The word "sift" marks the lines to keep; find each one in the data and copy it.

-*-*-

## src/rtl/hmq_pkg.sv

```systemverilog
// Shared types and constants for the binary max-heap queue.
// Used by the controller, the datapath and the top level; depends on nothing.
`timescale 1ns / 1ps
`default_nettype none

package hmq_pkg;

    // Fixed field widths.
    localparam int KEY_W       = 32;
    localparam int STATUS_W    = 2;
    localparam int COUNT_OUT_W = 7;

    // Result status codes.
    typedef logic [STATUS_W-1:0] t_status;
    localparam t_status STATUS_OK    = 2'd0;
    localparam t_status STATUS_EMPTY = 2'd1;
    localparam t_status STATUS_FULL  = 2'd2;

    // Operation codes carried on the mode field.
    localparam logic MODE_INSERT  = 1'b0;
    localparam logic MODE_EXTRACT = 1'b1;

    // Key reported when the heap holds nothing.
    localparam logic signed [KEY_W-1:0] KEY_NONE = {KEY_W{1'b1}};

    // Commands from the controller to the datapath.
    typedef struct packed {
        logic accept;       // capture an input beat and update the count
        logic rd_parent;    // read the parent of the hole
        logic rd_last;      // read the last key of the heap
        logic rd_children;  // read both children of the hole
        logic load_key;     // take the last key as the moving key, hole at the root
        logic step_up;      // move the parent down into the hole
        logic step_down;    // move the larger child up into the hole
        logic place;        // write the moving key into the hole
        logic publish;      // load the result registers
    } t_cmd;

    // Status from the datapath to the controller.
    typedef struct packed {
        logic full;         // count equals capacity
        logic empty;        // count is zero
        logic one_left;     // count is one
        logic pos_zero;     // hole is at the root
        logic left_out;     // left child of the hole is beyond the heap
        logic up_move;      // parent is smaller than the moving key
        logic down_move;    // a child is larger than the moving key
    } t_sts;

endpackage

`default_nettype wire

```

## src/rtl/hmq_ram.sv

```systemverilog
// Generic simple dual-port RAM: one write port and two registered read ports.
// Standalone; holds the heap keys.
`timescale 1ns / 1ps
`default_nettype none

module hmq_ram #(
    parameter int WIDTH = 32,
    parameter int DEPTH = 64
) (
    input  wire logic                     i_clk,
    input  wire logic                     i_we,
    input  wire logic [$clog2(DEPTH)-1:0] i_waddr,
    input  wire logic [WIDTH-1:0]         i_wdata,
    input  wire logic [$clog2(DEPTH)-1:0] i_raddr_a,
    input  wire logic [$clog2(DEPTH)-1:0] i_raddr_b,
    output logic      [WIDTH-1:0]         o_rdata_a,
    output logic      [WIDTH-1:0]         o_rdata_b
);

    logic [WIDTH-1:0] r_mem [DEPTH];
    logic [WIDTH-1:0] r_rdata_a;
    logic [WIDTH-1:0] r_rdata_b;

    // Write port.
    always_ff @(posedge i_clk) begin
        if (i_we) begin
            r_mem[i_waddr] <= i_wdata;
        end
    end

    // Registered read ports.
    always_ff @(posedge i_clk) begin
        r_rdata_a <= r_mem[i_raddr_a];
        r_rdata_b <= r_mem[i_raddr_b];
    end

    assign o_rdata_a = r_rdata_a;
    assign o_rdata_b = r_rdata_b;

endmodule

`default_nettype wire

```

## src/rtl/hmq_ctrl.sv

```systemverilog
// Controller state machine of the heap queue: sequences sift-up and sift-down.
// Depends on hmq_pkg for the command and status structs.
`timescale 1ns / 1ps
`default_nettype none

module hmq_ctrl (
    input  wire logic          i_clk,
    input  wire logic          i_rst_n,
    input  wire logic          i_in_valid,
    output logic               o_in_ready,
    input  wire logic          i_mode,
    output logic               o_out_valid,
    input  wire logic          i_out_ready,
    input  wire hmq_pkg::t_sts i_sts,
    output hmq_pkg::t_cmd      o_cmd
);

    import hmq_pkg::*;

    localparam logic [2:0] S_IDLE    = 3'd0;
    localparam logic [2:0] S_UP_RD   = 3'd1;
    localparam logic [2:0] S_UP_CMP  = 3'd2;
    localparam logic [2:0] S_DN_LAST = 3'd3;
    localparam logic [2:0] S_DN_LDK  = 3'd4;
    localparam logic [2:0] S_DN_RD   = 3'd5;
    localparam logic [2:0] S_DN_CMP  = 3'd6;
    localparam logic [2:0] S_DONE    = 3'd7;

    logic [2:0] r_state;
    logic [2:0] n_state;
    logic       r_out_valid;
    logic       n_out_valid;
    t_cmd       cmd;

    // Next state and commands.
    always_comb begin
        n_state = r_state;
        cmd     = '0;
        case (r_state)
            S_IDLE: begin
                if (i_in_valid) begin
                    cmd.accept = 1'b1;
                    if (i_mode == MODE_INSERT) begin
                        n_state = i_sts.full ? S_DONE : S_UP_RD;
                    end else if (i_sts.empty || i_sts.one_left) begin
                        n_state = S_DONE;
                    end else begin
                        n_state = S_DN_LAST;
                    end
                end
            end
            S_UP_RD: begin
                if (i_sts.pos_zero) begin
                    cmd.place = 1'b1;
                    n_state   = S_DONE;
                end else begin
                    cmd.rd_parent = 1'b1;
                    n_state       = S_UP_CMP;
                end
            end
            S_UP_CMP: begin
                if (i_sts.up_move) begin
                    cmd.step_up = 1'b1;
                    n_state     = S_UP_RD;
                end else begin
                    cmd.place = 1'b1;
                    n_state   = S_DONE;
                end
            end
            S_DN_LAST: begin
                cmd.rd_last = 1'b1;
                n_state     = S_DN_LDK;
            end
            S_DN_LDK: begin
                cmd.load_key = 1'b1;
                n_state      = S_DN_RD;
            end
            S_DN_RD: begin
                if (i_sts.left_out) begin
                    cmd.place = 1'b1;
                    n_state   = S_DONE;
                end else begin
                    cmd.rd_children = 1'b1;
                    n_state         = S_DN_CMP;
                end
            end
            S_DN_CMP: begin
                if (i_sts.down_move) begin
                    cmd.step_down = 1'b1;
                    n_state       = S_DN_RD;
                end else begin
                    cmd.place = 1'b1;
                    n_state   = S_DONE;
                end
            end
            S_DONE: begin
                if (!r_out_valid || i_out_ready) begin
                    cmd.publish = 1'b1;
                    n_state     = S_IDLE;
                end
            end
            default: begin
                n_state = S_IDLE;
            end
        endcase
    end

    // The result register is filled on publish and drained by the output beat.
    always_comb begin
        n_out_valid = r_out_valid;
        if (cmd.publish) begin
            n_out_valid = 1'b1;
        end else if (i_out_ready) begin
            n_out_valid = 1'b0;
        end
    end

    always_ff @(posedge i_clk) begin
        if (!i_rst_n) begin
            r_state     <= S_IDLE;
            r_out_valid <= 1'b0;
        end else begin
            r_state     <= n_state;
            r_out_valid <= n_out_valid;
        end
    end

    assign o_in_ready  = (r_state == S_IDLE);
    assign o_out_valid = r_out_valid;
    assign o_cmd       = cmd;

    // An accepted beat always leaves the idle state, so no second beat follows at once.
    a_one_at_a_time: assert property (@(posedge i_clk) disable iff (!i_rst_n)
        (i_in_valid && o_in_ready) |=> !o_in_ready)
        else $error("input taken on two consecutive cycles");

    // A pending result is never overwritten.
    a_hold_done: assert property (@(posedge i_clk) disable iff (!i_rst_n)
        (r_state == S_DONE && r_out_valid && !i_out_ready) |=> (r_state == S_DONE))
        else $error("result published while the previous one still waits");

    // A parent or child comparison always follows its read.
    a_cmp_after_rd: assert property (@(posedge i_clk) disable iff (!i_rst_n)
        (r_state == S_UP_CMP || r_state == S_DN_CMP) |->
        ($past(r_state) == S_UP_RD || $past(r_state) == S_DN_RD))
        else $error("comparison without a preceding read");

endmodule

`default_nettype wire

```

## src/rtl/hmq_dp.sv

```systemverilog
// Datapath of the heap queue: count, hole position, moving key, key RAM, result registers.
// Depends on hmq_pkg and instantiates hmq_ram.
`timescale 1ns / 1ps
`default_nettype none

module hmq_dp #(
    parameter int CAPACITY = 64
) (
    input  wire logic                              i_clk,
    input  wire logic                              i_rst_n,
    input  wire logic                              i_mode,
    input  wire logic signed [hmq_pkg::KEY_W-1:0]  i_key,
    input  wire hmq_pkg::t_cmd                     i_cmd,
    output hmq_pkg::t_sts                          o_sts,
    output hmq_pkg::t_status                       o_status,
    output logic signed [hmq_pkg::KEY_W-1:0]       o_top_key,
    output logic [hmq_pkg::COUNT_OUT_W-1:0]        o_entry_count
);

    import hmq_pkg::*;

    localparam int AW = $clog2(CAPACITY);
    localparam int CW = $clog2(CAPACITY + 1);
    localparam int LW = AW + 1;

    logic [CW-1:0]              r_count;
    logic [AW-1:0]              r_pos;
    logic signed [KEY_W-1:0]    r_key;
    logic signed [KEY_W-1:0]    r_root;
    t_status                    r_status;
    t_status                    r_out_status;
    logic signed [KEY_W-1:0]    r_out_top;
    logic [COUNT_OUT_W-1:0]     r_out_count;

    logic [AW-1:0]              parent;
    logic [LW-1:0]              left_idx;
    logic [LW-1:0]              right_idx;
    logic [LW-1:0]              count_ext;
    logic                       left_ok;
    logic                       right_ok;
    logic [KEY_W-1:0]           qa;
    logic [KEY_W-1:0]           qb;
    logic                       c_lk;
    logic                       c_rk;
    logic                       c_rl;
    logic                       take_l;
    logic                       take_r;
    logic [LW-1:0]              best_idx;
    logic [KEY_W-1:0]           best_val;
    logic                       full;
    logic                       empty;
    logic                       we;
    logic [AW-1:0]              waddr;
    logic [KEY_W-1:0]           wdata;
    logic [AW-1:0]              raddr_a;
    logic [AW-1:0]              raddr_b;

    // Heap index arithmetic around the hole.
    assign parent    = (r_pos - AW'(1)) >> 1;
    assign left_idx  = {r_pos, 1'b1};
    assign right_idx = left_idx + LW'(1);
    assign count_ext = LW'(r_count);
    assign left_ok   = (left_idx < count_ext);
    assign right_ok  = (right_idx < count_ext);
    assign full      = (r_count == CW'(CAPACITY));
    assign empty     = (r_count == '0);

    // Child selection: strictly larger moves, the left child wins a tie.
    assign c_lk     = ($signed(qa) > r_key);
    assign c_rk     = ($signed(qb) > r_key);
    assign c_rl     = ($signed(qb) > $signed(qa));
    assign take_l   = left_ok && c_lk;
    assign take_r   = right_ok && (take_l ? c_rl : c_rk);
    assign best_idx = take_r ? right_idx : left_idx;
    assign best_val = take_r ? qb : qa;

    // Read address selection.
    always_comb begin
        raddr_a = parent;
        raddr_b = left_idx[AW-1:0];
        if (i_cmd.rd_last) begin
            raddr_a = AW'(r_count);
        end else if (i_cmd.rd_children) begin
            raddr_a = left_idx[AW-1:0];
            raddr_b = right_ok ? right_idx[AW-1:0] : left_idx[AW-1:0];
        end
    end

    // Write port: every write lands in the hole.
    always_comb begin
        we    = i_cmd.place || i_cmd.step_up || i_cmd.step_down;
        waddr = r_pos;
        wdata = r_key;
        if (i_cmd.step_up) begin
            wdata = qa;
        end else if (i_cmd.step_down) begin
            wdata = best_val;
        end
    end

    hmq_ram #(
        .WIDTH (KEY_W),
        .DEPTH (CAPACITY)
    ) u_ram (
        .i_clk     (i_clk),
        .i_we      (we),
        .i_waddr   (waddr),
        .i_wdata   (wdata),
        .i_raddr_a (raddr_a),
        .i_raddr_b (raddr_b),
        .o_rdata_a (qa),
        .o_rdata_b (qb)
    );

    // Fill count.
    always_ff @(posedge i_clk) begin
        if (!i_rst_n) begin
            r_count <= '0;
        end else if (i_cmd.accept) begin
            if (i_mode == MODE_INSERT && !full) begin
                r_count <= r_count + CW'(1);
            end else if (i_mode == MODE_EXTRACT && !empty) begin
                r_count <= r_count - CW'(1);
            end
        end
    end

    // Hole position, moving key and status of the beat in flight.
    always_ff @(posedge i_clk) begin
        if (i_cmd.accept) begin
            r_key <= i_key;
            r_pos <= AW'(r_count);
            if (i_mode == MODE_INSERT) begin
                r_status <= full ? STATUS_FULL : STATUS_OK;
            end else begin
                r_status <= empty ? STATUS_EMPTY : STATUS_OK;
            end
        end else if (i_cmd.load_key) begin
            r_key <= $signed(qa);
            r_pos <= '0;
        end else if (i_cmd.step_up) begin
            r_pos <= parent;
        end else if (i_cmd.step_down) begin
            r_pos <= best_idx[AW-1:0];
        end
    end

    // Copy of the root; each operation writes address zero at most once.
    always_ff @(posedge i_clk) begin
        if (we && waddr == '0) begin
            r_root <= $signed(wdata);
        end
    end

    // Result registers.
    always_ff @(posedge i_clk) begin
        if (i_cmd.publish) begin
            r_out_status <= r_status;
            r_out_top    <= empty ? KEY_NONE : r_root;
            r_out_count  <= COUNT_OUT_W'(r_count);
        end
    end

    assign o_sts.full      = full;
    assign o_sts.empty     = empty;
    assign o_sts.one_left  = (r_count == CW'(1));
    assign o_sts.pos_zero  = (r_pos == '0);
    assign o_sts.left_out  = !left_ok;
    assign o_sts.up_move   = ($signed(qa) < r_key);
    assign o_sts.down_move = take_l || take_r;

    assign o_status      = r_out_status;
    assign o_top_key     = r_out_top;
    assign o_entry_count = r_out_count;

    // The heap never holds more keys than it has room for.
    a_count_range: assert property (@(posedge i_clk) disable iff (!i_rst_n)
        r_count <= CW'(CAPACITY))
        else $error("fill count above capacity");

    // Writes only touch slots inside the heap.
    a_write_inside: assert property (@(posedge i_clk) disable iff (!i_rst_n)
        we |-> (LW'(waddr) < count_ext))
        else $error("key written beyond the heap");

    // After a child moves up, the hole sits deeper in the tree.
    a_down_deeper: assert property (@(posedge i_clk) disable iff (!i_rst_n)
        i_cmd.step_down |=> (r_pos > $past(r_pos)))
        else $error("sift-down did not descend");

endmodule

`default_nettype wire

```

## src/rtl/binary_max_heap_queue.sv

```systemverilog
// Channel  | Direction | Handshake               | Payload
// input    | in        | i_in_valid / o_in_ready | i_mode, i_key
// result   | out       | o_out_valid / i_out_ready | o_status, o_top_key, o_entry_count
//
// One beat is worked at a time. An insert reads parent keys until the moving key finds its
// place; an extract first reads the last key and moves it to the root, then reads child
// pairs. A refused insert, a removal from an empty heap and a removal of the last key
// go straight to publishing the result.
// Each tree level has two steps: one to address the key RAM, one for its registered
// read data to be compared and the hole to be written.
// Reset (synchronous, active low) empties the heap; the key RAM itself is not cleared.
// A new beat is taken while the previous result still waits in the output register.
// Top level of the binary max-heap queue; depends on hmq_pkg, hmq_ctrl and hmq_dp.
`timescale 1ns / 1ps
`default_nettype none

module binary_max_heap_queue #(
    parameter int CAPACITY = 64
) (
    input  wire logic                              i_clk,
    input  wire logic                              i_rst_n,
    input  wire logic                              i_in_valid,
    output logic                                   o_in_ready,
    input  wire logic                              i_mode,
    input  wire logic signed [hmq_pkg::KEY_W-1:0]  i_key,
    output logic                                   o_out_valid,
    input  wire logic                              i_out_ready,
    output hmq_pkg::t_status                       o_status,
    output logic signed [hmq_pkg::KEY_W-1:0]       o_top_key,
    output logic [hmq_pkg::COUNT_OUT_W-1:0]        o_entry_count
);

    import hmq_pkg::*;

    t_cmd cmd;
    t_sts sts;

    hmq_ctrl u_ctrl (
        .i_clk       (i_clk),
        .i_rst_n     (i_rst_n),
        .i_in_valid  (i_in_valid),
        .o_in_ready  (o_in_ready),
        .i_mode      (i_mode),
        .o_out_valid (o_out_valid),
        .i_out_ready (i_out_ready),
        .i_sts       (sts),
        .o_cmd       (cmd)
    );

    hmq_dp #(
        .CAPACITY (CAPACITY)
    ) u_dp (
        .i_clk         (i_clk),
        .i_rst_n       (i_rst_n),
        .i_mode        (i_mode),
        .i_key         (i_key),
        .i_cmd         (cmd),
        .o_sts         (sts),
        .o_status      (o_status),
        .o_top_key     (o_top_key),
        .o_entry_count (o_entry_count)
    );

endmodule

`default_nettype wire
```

-*-*-

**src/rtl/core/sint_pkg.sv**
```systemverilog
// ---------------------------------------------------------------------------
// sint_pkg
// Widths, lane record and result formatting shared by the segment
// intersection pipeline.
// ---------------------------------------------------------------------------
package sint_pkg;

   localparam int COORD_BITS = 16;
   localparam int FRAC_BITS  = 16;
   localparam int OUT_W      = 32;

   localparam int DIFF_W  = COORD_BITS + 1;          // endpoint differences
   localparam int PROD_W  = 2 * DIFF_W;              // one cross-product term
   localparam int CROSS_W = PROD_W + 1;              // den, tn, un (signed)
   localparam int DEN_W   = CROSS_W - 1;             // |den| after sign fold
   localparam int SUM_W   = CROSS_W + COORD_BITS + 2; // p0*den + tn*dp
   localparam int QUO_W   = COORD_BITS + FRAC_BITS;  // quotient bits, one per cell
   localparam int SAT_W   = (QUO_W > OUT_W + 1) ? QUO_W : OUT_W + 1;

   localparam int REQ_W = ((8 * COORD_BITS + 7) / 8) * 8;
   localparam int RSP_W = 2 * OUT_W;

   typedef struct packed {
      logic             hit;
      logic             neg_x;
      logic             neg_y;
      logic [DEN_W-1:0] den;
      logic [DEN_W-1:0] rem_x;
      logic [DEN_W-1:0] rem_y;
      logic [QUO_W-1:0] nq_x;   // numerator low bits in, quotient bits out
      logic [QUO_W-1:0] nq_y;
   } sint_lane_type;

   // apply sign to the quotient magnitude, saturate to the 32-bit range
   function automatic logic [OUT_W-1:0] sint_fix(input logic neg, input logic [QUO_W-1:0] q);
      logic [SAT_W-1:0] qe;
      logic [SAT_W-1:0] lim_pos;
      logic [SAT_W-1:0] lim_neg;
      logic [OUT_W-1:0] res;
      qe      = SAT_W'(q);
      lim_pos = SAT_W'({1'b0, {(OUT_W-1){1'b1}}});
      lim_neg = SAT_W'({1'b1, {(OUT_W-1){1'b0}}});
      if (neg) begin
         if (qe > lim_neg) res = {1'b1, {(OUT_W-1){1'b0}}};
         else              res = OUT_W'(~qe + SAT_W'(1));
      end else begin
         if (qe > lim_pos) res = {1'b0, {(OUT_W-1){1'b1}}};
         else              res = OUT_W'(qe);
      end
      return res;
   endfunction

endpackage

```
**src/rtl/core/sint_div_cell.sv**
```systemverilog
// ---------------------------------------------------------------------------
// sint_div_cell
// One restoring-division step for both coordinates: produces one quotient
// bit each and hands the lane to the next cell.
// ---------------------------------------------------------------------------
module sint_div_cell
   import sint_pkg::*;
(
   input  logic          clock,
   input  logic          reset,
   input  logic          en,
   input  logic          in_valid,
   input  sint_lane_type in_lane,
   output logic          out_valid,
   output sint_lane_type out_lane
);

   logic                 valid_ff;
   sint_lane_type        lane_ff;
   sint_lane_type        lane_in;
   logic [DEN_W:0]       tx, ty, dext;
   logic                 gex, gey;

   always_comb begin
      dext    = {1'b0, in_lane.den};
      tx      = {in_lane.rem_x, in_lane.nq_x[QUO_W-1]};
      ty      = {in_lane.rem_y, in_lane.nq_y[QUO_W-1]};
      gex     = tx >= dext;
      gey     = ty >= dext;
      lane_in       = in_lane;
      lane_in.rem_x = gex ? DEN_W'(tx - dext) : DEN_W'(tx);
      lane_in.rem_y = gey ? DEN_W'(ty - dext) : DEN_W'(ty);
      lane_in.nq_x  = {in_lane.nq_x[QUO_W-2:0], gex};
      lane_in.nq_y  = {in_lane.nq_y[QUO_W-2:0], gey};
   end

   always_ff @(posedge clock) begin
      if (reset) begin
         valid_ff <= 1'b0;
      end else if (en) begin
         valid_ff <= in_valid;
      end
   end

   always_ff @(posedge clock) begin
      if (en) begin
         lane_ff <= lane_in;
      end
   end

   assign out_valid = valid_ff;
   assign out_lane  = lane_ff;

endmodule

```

-*-*-

ANSWER =
// Controller state machine of the heap queue: sequences sift-up and sift-down.
        else $error("sift-down did not descend");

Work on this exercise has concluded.